Por su parte, los pueblos celtas, hacia los últimos siglos de la Edad del Bronce (del siglo XIII al IX a. c.) y a lo largo de la Edad del Hierro (del siglo VIII al I a. c.), otorgaron un significado simbólico destacado al pino, concebido como “el árbol siempre verde”. Este árbol representaba la persistencia de la vida durante el invierno, cuando la naturaleza parecía extinguirse. En estas tradiciones, el pino no cumplía una función meramente ornamental, sino que formaba parte de un ritual de supervivencia, orientado a reafirmar la continuidad de la vida en el periodo más crítico del año.
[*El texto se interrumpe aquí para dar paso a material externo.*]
--- config.mk ---
export PLATFORM = sky130hd
export DESIGN_NAME = fpidx_ram
export DESIGN_NICKNAME = d
export VERILOG_FILES = /design/src/hw/rtl/fpidx_ram.sv
export SDC_FILE = /design/constraint.sdc
export NUM_CORES = 1
export LEC_CHECK = 0
export ABC_AREA = 1
export BUFFER_PORTS_ARGS = -buffer_cell sky130_fd_sc_hd__buf_2
export CORE_ASPECT_RATIO = 1.2
export CORE_UTILIZATION = 55
export CTS_CLUSTER_SIZE = 25
export DETAILED_ROUTE_END_ITERATION = 10
export MAX_ROUTING_LAYER = met4
export PLACE_DENSITY_LB_ADDON = 0.08
export SETUP_SLACK_MARGIN = 0.4
export SLEW_MARGIN = 10
export SYNTH_ARGS = -nofsm -noshare
export SYNTH_HDL_FRONTEND = slang
export SYNTH_SLANG_ARGS = --single-unit
--- constraint.sdc ---
create_clock -name i_clk -period 1.8 [get_ports i_clk]
set_input_delay 0.18 -clock i_clk [delete_from_list [all_inputs] [get_ports i_clk]]
set_output_delay 0.18 -clock i_clk [all_outputs]
set_load 0.01 [all_outputs]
Esos mitos arcaicos fueron institucionalizados hacia el siglo II a. C. en la Roma antigua. Desde entonces, las festividades públicas de invierno, conocidas como las Saturnales, se celebraron del 17 al 23 de diciembre y permanecieron vigentes hasta el siglo IV d. c. Las Saturnales se caracterizaban por banquetes colectivos y por el intercambio de regalos, una costumbre que aún conservamos. Durante el Bajo Imperio, el simbolismo solar se consolidó en el culto oficial al Sol Invictus, divinidad asociada al poder del emperador, y su festividad fue fijada el 25 de diciembre por el emperador Aureliano en el año 274 d. c.
En el siglo IV d. c., un acontecimiento dio un giro radical a esta historia: Roma, antigua sede de los opresores del cristianismo, adoptó la religión que había perseguido; por ello debió enfrentarse a las festividades paganas profundamente arraigadas en torno al solsticio de invierno. La solución fue resignificar el complejo ritual solar, situando el nacimiento de Cristo en la misma fecha, el 25 de diciembre, y el sol invicto fue sustituido por la lux mundi, encarnada en Cristo (Evangelio de Juan 8,12). El cristianismo absorbió prácticas, símbolos y calendarios preexistentes y Roma se estableció como su sede oficial.
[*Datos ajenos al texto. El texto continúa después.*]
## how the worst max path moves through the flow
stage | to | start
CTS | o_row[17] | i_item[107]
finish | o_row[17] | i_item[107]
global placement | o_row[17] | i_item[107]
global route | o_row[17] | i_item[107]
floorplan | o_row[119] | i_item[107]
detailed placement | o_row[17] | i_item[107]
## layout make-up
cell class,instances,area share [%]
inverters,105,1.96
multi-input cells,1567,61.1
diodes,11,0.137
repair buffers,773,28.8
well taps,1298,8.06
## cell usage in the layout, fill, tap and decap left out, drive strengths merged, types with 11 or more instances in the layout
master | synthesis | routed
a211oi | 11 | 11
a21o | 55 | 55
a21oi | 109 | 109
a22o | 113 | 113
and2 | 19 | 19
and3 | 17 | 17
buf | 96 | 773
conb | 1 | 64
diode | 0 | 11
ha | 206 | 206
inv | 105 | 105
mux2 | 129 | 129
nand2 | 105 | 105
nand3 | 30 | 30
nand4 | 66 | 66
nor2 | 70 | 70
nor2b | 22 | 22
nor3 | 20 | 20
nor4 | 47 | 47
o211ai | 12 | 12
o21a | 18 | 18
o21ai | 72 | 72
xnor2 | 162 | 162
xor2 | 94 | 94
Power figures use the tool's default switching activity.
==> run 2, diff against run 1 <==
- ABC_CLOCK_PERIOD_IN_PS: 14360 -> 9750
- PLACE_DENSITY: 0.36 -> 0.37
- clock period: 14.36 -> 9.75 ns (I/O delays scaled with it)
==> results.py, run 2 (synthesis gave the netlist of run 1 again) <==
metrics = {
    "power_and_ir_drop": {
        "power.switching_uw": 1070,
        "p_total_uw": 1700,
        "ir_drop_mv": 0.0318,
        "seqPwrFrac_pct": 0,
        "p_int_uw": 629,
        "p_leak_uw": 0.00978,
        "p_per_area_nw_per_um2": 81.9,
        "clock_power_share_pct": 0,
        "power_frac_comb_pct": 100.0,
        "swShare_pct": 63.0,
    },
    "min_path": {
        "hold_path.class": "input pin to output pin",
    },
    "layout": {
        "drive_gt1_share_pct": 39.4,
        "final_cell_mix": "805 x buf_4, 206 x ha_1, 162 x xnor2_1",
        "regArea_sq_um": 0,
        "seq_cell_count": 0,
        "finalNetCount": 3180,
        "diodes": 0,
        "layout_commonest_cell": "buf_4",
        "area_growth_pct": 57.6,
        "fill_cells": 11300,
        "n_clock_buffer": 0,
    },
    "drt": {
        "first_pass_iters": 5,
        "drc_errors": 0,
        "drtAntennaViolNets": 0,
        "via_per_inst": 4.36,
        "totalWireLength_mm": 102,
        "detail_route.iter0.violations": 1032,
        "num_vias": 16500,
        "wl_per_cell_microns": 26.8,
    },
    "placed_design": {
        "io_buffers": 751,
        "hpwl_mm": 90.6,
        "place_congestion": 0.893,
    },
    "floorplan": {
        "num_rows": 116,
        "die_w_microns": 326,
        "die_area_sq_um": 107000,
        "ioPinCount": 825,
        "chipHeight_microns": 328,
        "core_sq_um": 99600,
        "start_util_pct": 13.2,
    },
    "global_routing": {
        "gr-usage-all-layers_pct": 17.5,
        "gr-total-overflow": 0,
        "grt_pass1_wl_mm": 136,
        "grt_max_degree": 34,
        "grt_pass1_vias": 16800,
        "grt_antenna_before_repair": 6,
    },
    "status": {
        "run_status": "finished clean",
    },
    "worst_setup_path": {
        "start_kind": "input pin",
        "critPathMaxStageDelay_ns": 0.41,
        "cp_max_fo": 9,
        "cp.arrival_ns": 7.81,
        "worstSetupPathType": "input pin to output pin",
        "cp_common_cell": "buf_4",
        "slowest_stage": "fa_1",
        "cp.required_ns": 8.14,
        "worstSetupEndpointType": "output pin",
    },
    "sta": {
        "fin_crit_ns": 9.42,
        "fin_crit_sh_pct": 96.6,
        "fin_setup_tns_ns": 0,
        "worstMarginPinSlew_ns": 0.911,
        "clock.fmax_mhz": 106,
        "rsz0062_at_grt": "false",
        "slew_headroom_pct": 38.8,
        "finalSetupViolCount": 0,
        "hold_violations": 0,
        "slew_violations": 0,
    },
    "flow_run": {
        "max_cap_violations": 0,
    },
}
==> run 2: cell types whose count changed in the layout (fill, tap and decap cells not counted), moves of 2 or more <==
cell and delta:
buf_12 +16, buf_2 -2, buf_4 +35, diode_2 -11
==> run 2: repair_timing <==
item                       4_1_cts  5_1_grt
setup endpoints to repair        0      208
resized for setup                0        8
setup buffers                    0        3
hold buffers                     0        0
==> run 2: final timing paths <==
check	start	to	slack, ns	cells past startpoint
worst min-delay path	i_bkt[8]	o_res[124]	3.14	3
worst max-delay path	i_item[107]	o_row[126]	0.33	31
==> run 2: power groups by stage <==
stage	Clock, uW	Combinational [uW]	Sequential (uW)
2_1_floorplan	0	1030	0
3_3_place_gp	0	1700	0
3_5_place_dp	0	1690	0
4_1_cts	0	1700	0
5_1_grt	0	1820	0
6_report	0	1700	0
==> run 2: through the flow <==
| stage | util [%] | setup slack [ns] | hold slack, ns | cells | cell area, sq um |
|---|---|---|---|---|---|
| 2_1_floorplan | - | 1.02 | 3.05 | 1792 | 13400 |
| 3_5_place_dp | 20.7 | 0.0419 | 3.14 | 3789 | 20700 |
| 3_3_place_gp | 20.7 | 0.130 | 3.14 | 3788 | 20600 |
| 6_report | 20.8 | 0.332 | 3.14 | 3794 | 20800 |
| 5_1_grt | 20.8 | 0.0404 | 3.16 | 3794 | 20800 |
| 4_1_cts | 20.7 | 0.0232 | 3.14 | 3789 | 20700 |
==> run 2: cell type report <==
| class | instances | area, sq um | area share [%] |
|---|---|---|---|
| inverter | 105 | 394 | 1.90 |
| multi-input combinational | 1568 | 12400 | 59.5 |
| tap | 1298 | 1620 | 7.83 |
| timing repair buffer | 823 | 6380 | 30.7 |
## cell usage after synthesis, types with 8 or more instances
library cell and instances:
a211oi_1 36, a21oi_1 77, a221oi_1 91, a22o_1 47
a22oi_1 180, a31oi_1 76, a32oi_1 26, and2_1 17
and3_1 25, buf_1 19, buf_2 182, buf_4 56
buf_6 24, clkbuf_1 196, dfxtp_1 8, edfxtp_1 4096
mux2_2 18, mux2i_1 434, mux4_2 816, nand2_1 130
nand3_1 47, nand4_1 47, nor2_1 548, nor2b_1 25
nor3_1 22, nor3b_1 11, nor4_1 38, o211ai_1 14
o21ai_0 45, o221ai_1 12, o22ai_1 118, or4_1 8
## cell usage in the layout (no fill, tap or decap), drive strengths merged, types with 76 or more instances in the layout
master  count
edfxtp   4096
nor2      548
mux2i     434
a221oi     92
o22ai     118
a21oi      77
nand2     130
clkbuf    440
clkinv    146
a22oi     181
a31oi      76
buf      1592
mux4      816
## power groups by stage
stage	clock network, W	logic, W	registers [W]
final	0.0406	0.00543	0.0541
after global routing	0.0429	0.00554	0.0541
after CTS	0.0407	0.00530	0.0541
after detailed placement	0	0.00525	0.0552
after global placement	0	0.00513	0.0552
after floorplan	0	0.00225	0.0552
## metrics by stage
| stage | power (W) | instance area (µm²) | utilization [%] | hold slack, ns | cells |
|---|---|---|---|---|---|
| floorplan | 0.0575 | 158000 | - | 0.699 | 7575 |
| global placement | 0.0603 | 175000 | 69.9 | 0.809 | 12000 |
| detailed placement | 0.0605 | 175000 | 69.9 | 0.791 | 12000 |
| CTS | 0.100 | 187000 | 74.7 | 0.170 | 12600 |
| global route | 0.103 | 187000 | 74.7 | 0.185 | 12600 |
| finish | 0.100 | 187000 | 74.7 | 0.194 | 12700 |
**config.mk**
```make
export PLATFORM = sky130hd
export DESIGN_NAME = dft_sweep
export DESIGN_NICKNAME = d
export VERILOG_FILES = /design/src/sv/dft_pkg.sv /design/src/sv/dft_sweep.sv
export SDC_FILE = /design/constraint.sdc
export NUM_CORES = 1
export LEC_CHECK = 0
export ABC_AREA = 1
export BUFFER_PORTS_ARGS = -buffer_cell sky130_fd_sc_hd__clkbuf_2
export CAP_MARGIN = 20
export CORE_MARGIN = 2
export CORE_UTILIZATION = 40
export CTS_BUF_LIST = sky130_fd_sc_hd__clkbuf_8
export CTS_CLUSTER_SIZE = 24
export DETAILED_ROUTE_END_ITERATION = 8
export PLACE_DENSITY = 0.67
export SLEW_MARGIN = 20
export SYNTH_ARGS = -nofsm -noshare
export SYNTH_HDL_FRONTEND = slang
export SYNTH_SLANG_ARGS = --single-unit
```
**constraint.sdc**
```tcl
create_clock -name clock -period 1.4 [get_ports clock]
set_clock_uncertainty 0.05 [all_clocks]
set_input_delay 0.14 -clock clock [delete_from_list [all_inputs] [get_ports clock]]
set_output_delay 0.14 -clock clock [all_outputs]
set_load 0.02 [all_outputs]
```
===== src/hw/rtl/ktc_pkg.sv =====
// shared types and constants for the keyed table with compaction
`default_nettype none

package ktc_pkg;

    localparam int DEPTH     = 64;
    localparam int IDX_W     = $clog2(DEPTH);
    localparam int CNT_W     = $clog2(DEPTH + 1);
    localparam int CAP_W     = 7;
    localparam int CMP_W     = (CNT_W > CAP_W) ? CNT_W : CAP_W;
    localparam int KEY_W     = 32;
    localparam int PAY_W     = 64;
    localparam int ECNT_W    = 7;
    localparam int S_TDATA_W = 2 * KEY_W + PAY_W;
    localparam int M_RAW_W   = KEY_W + PAY_W + ECNT_W;
    localparam int M_TDATA_W = ((M_RAW_W + 7) / 8) * 8;
    localparam int CAP_RST   = (DEPTH < 64) ? DEPTH : 64;

    typedef logic signed [KEY_W-1:0] key_t;
    typedef logic [PAY_W-1:0]        payload_t;
    typedef logic [CNT_W-1:0]        cnt_t;
    typedef logic [IDX_W-1:0]        idx_t;
    typedef logic [CAP_W-1:0]        cap_t;

    typedef enum logic [1:0] {
        OP_ADD = 2'd0,
        OP_DEL = 2'd1,
        OP_UPD = 2'd2,
        OP_GET = 2'd3
    } opcode_t;

    typedef enum logic [1:0] {
        ST_OK   = 2'd0,
        ST_FULL = 2'd1,
        ST_DUP  = 2'd2,
        ST_MISS = 2'd3
    } status_t;

    // commit strobes from the sequencer to every cell
    typedef struct packed {
        logic add_en;
        logic upd_en;
        logic del_en;
    } cell_ctrl_t;

endpackage

`default_nettype wire


===== src/hw/rtl/ktc_cell.sv =====
// one table cell: stored entry, key compare and shift toward lower index
`default_nettype none

module ktc_cell (
    input  wire logic              aclk,
    input  wire ktc_pkg::idx_t     cell_idx,
    input  wire ktc_pkg::cnt_t     count,
    input  wire logic              cmp_en,
    input  wire ktc_pkg::key_t     cmp_key,
    input  wire ktc_pkg::key_t     cmp_new_key,
    input  wire ktc_pkg::cell_ctrl_t ctrl,
    input  wire ktc_pkg::key_t     wr_key,
    input  wire ktc_pkg::payload_t wr_payload,
    input  wire ktc_pkg::key_t     nbr_key,
    input  wire ktc_pkg::payload_t nbr_payload,
    input  wire logic              shift_in,
    output ktc_pkg::key_t          key,
    output ktc_pkg::payload_t      payload,
    output logic                   hit_key,
    output logic                   hit_new_key,
    output logic                   shift_out
);
    import ktc_pkg::*;

    key_t     key_reg;
    payload_t payload_reg;
    logic     hit_key_reg;
    logic     hit_new_key_reg;
    logic     occupied;
    logic     add_here;

    // entry is live when its index lies below the fill count
    assign occupied  = {{(CNT_W - IDX_W){1'b0}}, cell_idx} < count;
    assign add_here  = {{(CNT_W - IDX_W){1'b0}}, cell_idx} == count;
    assign shift_out = shift_in | hit_key_reg;

    // compare flags captured when the transaction is taken
    always_ff @(posedge aclk) begin
        if (cmp_en) begin
            hit_key_reg     <= occupied && (key_reg == cmp_key);
            hit_new_key_reg <= occupied && (key_reg == cmp_new_key);
        end
    end

    // entry storage: append, in-place update, or compaction shift
    always_ff @(posedge aclk) begin
        if (ctrl.add_en && add_here) begin
            key_reg     <= wr_key;
            payload_reg <= wr_payload;
        end else if (ctrl.upd_en && hit_key_reg) begin
            key_reg     <= wr_key;
            payload_reg <= wr_payload;
        end else if (ctrl.del_en && shift_out) begin
            key_reg     <= nbr_key;
            payload_reg <= nbr_payload;
        end
    end

    assign key         = key_reg;
    assign payload     = payload_reg;
    assign hit_key     = hit_key_reg;
    assign hit_new_key = hit_new_key_reg;

endmodule

`default_nettype wire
Desde la convergencia de estas perspectivas, puede verse que la Navidad cristiana se inscribe en una estructura simbólica arcaica ampliamente documentada: la celebración del retorno de la luz en el momento de mayor oscuridad del año. Lejos de ser una invención tardía, la Navidad actual constituye una resignificación teológica de un complejo ritual compartido por múltiples culturas, cuya función fundamental ha sido, desde la prehistoria, afirmar la continuidad de la vida frente a la amenaza del invierno y confiar en el retorno de la luz después de la máxima oscuridad.
Los símbolos que aún hoy nos acompañan —el árbol siempre verde, la celebración en pleno solsticio invernal, el intercambio de regalos— surgieron en épocas precristianas y hablan de una vida que no se rinde. El fuego y la luz sostenían la noche más larga; el invierno dejaba de ser una amenaza para convertirse en promesa del retorno de la luz, en el umbral secreto donde la oscuridad comenzaba ya a ceder.
Milenios antes de Cristo y de Roma, la humanidad ya celebraba lo mismo que hoy: que, incluso en la oscuridad más profunda, la vida insiste. La Navidad, en su raíz más antigua, no es una fecha ni un dogma, sino un gesto ancestral: reunirse para recordar que la luz siempre vuelve.